What you will do: Return each line of the entries that mentions the word "multiplexers".

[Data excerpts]
$ cat config.mk
export PLATFORM = sky130hd
export DESIGN_NAME = slte_queue
export DESIGN_NICKNAME = d
export VERILOG_FILES = /design/src/hdl/slte_pkg.sv /design/src/hdl/slte_queue.sv
export SDC_FILE = /design/constraint.sdc
export NUM_CORES = 1
export LEC_CHECK = 0
export BUFFER_PORTS_ARGS = -buffer_cell sky130_fd_sc_hd__buf_2
export CAP_MARGIN = 20
export CELL_PAD_IN_SITES_DETAIL_PLACEMENT = 1
export CELL_PAD_IN_SITES_GLOBAL_PLACEMENT = 2
export CORE_UTILIZATION = 44
export CTS_CLUSTER_DIAMETER = 40
export DETAILED_ROUTE_END_ITERATION = 7
export PLACE_DENSITY_LB_ADDON = 0.1
export SLEW_MARGIN = 25
export SYNTH_ARGS = -nofsm -noshare
export SYNTH_HDL_FRONTEND = slang
export SYNTH_SLANG_ARGS = --single-unit
$ cat constraint.sdc
create_clock -name clk -period 2.63 [get_ports clk]
set_input_delay 0.526 -clock clk [delete_from_list [all_inputs] [get_ports clk]]
set_output_delay 0.526 -clock clk [all_outputs]
set_load 0.05 [all_outputs]
$ cat src/hdl/slte_pkg.sv
// Shared types, codes and sizes for the sprite list tile expander.
package slte_pkg;

  // List storage
  localparam int LIST_DEPTH = 256;
  localparam int IDX_W      = (LIST_DEPTH > 1) ? $clog2(LIST_DEPTH) : 1;
  localparam int CNT_W      = $clog2(LIST_DEPTH + 1);

  // Job queue between front and back
  localparam int QUEUE_DEPTH = 4;
  localparam int Q_PTR_W     = $clog2(QUEUE_DEPTH);
  localparam int Q_CNT_W     = $clog2(QUEUE_DEPTH + 1);

  // Request modes
  localparam logic [1:0] MODE_CLEAR   = 2'd0;
  localparam logic [1:0] MODE_APPEND  = 2'd1;
  localparam logic [1:0] MODE_DISPLAY = 2'd2;

  // Sprite size codes; the reserved code is stored but draws nothing
  localparam logic [1:0] SIZE_8X8      = 2'd0;
  localparam logic [1:0] SIZE_8X16     = 2'd1;
  localparam logic [1:0] SIZE_16X16    = 2'd2;
  localparam logic [1:0] SIZE_RESERVED = 2'd3;

  typedef enum logic [1:0] {
    ST_DRAW     = 2'd0,
    ST_ACCEPT   = 2'd1,
    ST_OVERFLOW = 2'd2,
    ST_NONE     = 2'd3
  } status_t;

  typedef enum logic {
    FE_IDLE,
    FE_READ
  } front_state_t;

  // One stored sprite, 44 bits
  typedef struct packed {
    logic               flip_v;
    logic               flip_h;
    logic [1:0]         palette_sel;
    logic [1:0]         size_code;
    logic [15:0]        tile_base;
    logic signed [10:0] sprite_y;
    logic signed [10:0] sprite_x;
  } sprite_t;

  // Work handed from front to back
  typedef struct packed {
    logic    is_sprite;
    status_t status;
    logic    done;
    sprite_t spr;
  } job_t;

endpackage

$ cat src/hdl/slte_queue.sv
// Short job queue that decouples the list front end from the tile expander.
module slte_queue (
  input  logic          clk,
  input  logic          rst,
  input  logic          push,
  input  slte_pkg::job_t push_job,
  output logic          full,
  output logic          head_valid,
  output slte_pkg::job_t head_job,
  input  logic          pop
);
  import slte_pkg::*;

  job_t                slots [QUEUE_DEPTH];
  logic [Q_PTR_W-1:0]  wr_ptr;
  logic [Q_PTR_W-1:0]  rd_ptr;
  logic [Q_CNT_W-1:0]  fill;

  assign full       = (fill == Q_CNT_W'(QUEUE_DEPTH));
  assign head_valid = (fill != '0);
  assign head_job   = slots[rd_ptr];

  // Store incoming jobs
  always_ff @(posedge clk) begin
    if (push) begin
      slots[wr_ptr] <= push_job;
    end
  end

  // Advance pointers and fill level
  always_ff @(posedge clk) begin
    if (rst) begin
      wr_ptr <= '0;
      rd_ptr <= '0;
      fill   <= '0;
    end else begin
      if (push) begin
        wr_ptr <= wr_ptr + 1'b1;
      end
      if (pop) begin
        rd_ptr <= rd_ptr + 1'b1;
      end
      if (push && !pop) begin
        fill <= fill + 1'b1;
      end else if (pop && !push) begin
        fill <= fill - 1'b1;
      end
    end
  end

endmodule

==> results of run 1 <==
routing by layer:
| layer | vias to the layer above | part of all wire (%) | track usage, % | wire length (µm) |
|---|---|---|---|---|
| met1 | 1808 | 43 | 22.1 | 6020 |
| met4 | 2 | 2.3 | 7.06 | 328 |
| met2 | 97 | 50 | 27.9 | 7000 |
| met5 | - | 0.14 | 0 | 19 |
| li1 | 1522 | - | - | - |
| met3 | 33 | 4.8 | 4.40 | 668 |
synthesized netlist by cell type, types with 3 or more instances:
cell type | count | share of area, %
and2_1 | 4 | 0.34
buf_2 | 3 | 0.20
buf_6 | 3 | 0.46
clkbuf_1 | 3 | 0.15
dfxtp_1 | 9 | 2.5
edfxtp_1 | 192 | 78
ha_1 | 5 | 0.85
inv_1 | 4 | 0.20
mux4_2 | 48 | 15
nor2_1 | 7 | 0.36
xor2_1 | 3 | 0.36
worst max-delay path, delay by kind of cell, from the launching register on:
kind	cells	cell delay [ns]
muxes	1	0.55
buffers and inverters	2	0.48
DFF	1	0.37
layout make-up:
class,instances,area share (%)
Clock buffer,38,9.50
Clock inverter,20,2.81
Inverter,4,0.161
Multi-Input combinational cell,78,14.1
Sequential cell,201,63.7
Tap cell,216,2.89
Timing Repair Buffer,113,6.78
power groups by stage:
stage	clock [mW]	combinational [mW]	sequential, mW
floorplan	0	0.801	3.78
global placement	0	1.07	3.78
detailed placement	0	1.09	3.79
CTS	4.54	1.09	3.73
global route	4.68	1.13	3.74
finish	4.45	1.07	3.73
registers in the layout (all words and copies together) (netlist names), named ones only:
register  cells
rd_ptr        2
slots       192
wr_ptr        2
fill          3
kinds of logic (layout without fill, tap and decap cells):
logic type	after synthesis	after routing	share of synthesized area, %
adder cells (fa/ha/maj)	6	6	1.12
multiplexers	50	50	15.0
flip-flops	201	201	80.9
XOR/XNOR	5	5	0.596
buffers and inverters	15	175	1.23
AO/OA/AOI/OAI	2	2	0.136
AND/OR/NAND/NOR	15	15	1.02
through the flow:
stage | total power, mW | std cells | setup slack, ns
final | 9.24 | 670 | 0.198
after CTS | 9.36 | 670 | 0.156
after global routing | 9.54 | 670 | 0.115
after global placement | 4.85 | 612 | 0.638
after floorplan | 4.58 | 294 | 0.530
after detailed placement | 4.88 | 612 | 0.561
worst max path at each step:
stage                   end  slack (ns)  cells after the start
2_1_floorplan   slots[2][0]        0.53                      3
3_3_place_gp        fill[2]        0.64                      7
3_5_place_dp        fill[2]        0.56                      7
4_1_cts        head_job[42]        0.16                      3
5_1_grt        head_job[42]        0.11                      3
6_report       head_job[42]        0.20                      3
==> flow_summary.ini, run 1 <==
[cells_and_area]
layout_common_cells = edfxtp_1 (192), buf_2 (101), mux4_2 (48)
num-nets-final = 490
antenna_cells = 0
multi_input_area_mm2 = 0.00132
final_area_mm2 = 0.00934
synthToLayoutAreaGrowth_pct = 27.1
fillers = 1402
layout-drive-gt1-share_pct = 48.2
fin_util_pct = 57.9
final_common_cell = edfxtp_1
final-seq-area_mm2 = 0.00595

[sta]
setup_viol = 0
slew_headroom_pct = 67.5
worst_slew_pin_slew_ns = 0.488
fin_worst_skew_ns = 0.0250
finalHoldViolations = 0
fin_crit_ns = 2.43
timing.fmax_mhz = 411
timing.final.crit_share_pct = 92.5
slew_viol_final = 0
tns_ns = 0
holdWs_ns = 0.249
rsz0062_at_grt = false

[logic_synthesis]
syn_area_per_cell_um2 = 25.0
ys_ff_latch = 201
synth_edf_count = 192
synthArstFlopShare_pct = 0
synth_warnings = 0
synthFlopType = edfxtp_1
syn_nets = 352
synth_area_mm2 = 0.00735
ys_seq_area_share_pct = 80.9
synthCells = 294
ys_types = 20

[critical_path]
slowest_stage = mux4_2
crit_fanout = 28
timing.rr.start = wr_ptr[0]
worstSetupPathType = reg2out
reg2reg_to = slots[0][22]
worstSetupEndpointType = primary output
slowest_delay_ns = 0.55
ff2ff_setup_slack_ns = 1.08
critPathLaunchType = register
arrival_ns = 1.91
required_ns = 2.10
path_cells = buf_12 -> mux4_2 -> buf_2
rr_worst_depth = 4

[floorplanning]
die_w_um = 131
design.portCount = 102
die_h_um = 131
rows = 46
initial_utilization_pct = 45.6
core_mm2 = 0.0161
dieArea_mm2 = 0.0172

[clocking]
post_cts_buffers = 0
clk_pin_slew_ns = 0.05
hold_buffers = 0
clk_latency_ns = 0.49
clock_sinks = 201
cts-resized-gates = 0
cts_root_buf = clkbuf_16
h-tree-depth = 2
clk_path_buf_depth = 3
cts_tree = yes
cts_inserted_buffers = 34

[hold_path]
whs_endpoint = slots[1][36]
hp-class = in2reg
hold-path-cell-count = 1
hp-start = push_job[36]

[global_routing]
grt_pass1_wl_um = 21800
antenna_found_initial = 2
grt_pass1_vias = 3884
grt_max_degree = 34
grt_use_total_pct = 17.2
gr-total-overflow = 0

[power_and_ir_drop]
pwr-share-clk_pct = 48.1
pwr-share-comb_pct = 11.6
p_sw_mw = 2.23
vdd_drop_max_uv = 828
p_per_area_mw_per_mm2 = 990
seqPwrFrac_pct = 40.3
p_int_mw = 7.02
swShare_pct = 24.1
p_leak_nw = 3.26

[drt]
via_per_inst = 5.17
drt_iter0_markers = 195
wl_um = 14000
ant_nets = 0
wl_per_cell_um = 20.9
firstDrtPassIters = 4
vias = 3462
drc = 0

[run_status]
outcome = finished, final reports clean

[place]
placed_area_mm2 = 0.00819
gp_congestion = 0.649
io_buffers = 101
place_hpwl_um = 8060

[flow_run]
cap_violations = 0
Note: power is estimated with default switching activity, not from simulation.
==> run 2, diff against run 1 <==
Settings changed: MAX_ROUTING_LAYER set to met4.
==> flow_summary.ini, run 2 (same netlist as run 1, synthesis figures left out) <==
[clocking]
cts_tree = yes
h-tree-depth = 2
hold_buffers = 0
cts-resized-gates = 0
cts_inserted_buffers = 34
cts_root_buf = clkbuf_16
clk_pin_slew_ns = 0.05
post_cts_buffers = 0
clk_latency_ns = 0.49
clock_sinks = 201
clk_path_buf_depth = 3

[floorplanning]
core_mm2 = 0.0161
die_w_um = 131
rows = 46
dieArea_mm2 = 0.0172
die_h_um = 131
design.portCount = 102
initial_utilization_pct = 45.6

[power_and_ir_drop]
p_sw_mw = 2.22
swShare_pct = 24.0
pwr-share-clk_pct = 48.1
vdd_drop_max_uv = 828
pwr-share-comb_pct = 11.6
seqPwrFrac_pct = 40.4
p_int_mw = 7.02
p_leak_nw = 3.26
p_per_area_mw_per_mm2 = 989

[critical_path]
path_cells = buf_12 -> mux4_2 -> buf_2
arrival_ns = 1.90
slowest_delay_ns = 0.55
worstSetupEndpointType = primary output
required_ns = 2.10
critPathLaunchType = register
crit_fanout = 28
slowest_stage = mux4_2
worstSetupPathType = reg2out

[drt]
drt_iter0_markers = 193
vias = 3441
wl_um = 14000
firstDrtPassIters = 4
wl_per_cell_um = 20.8
ant_nets = 0
via_per_inst = 5.12
drc = 0

[sta]
timing.fmax_mhz = 412
fin_worst_skew_ns = 0.0231
fin_crit_ns = 2.43
worst_slew_pin_slew_ns = 0.477
tns_ns = 0
finalHoldViolations = 0
timing.final.crit_share_pct = 92.4
slew_viol_final = 0
setup_viol = 0
rsz0062_at_grt = false
holdWs_ns = 0.250
slew_headroom_pct = 68.2

[global_routing]
grt_pass1_wl_um = 21800
grt_max_degree = 34
grt_use_total_pct = 17.7
gr-total-overflow = 0
antenna_found_initial = 2
grt_pass1_vias = 3884

[cells_and_area]
fin_cells = 672
fillers = 1401
fin_util_pct = 58.0
final_area_mm2 = 0.00934
layout_common_cells = edfxtp_1 (192), buf_2 (101), mux4_2 (48)
regMostFlops = slots
layout-drive-gt1-share_pct = 48.2
top_regs = slots x192, fill x3
synthToLayoutAreaGrowth_pct = 27.1
num-nets-final = 490
largest_reg_flops = 192
final_common_cell = edfxtp_1

[hold_path]
hp-class = in2reg

[place]
place_hpwl_um = 8060
dp.cells = 612
placed_area_mm2 = 0.00819
gp_congestion = 0.655
io_buffers = 101

[flow_run]
cap_violations = 0

[run_status]
outcome = finished, final reports clean
-- run 2: changes by cell type in the layout (fill, tap and decap cells not counted) --
| cell | before | now |
|---|---|---|
| diode_2 | 0 | 2 |
-- run 2: metrics by stage --
stage	setup slack (ns)	power [mW]
after CTS	0.156	9.36
after global placement	0.638	4.85
after detailed placement	0.561	4.88
after global routing	0.115	9.54
after floorplan	0.530	4.58
final	0.201	9.24
-- run 2: path summary, 6_finish.rpt --
check / from / to / slack (ns) / cells after the start
setup / recovery: register / head_job[42] / 0.20 / 3
hold / removal: push_job[45] / slots[1][45] / 0.25 / 1
setup reg to reg: wr_ptr[1] / slots[0][22] / 1.08 / 4
hold reg to reg: fill[2] / fill[2] / 0.51 / 2
-- run 2: worst max-delay path: cells and delay by family, from the launching register on --
family                 cells  cell delay (ns)
buffers and inverters      2             0.48
multiplexers               1             0.55
flip-flops                 1             0.37
-- run 2: layout make-up --
cell class	count	area, µm²	area share [%]
sequential	201	5950	63.7
multi-input combinational	78	1320	14.1
clock buffer	38	887	9.50
timing repair buffer	113	633	6.78
tap	216	270	2.89
clock inverter	20	263	2.81
inverter	4	15.0	0.161
antenna	2	5.00	0.0536
-- run 2: power groups by stage --
stage | registers [mW] | logic [mW] | clock network, mW
floorplan | 3.78 | 0.801 | 0
global route | 3.74 | 1.13 | 4.68
finish | 3.73 | 1.07 | 4.44
CTS | 3.73 | 1.09 | 4.54
detailed placement | 3.79 | 1.09 | 0
global placement | 3.78 | 1.07 | 0
-- run 2: metal layers --
metal | track usage (%) | share of wire [%] | vias up
met5 | - | 0 | -
met4 | 7.06 | 2.2 | 0
met3 | 4.24 | 4.3 | 28
met2 | 27.8 | 50 | 92
met1 | 22.2 | 43 | 1793
li1 | - | - | 1528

Answer to the problem:
multiplexers	50	50	15.0
multiplexers               1             0.55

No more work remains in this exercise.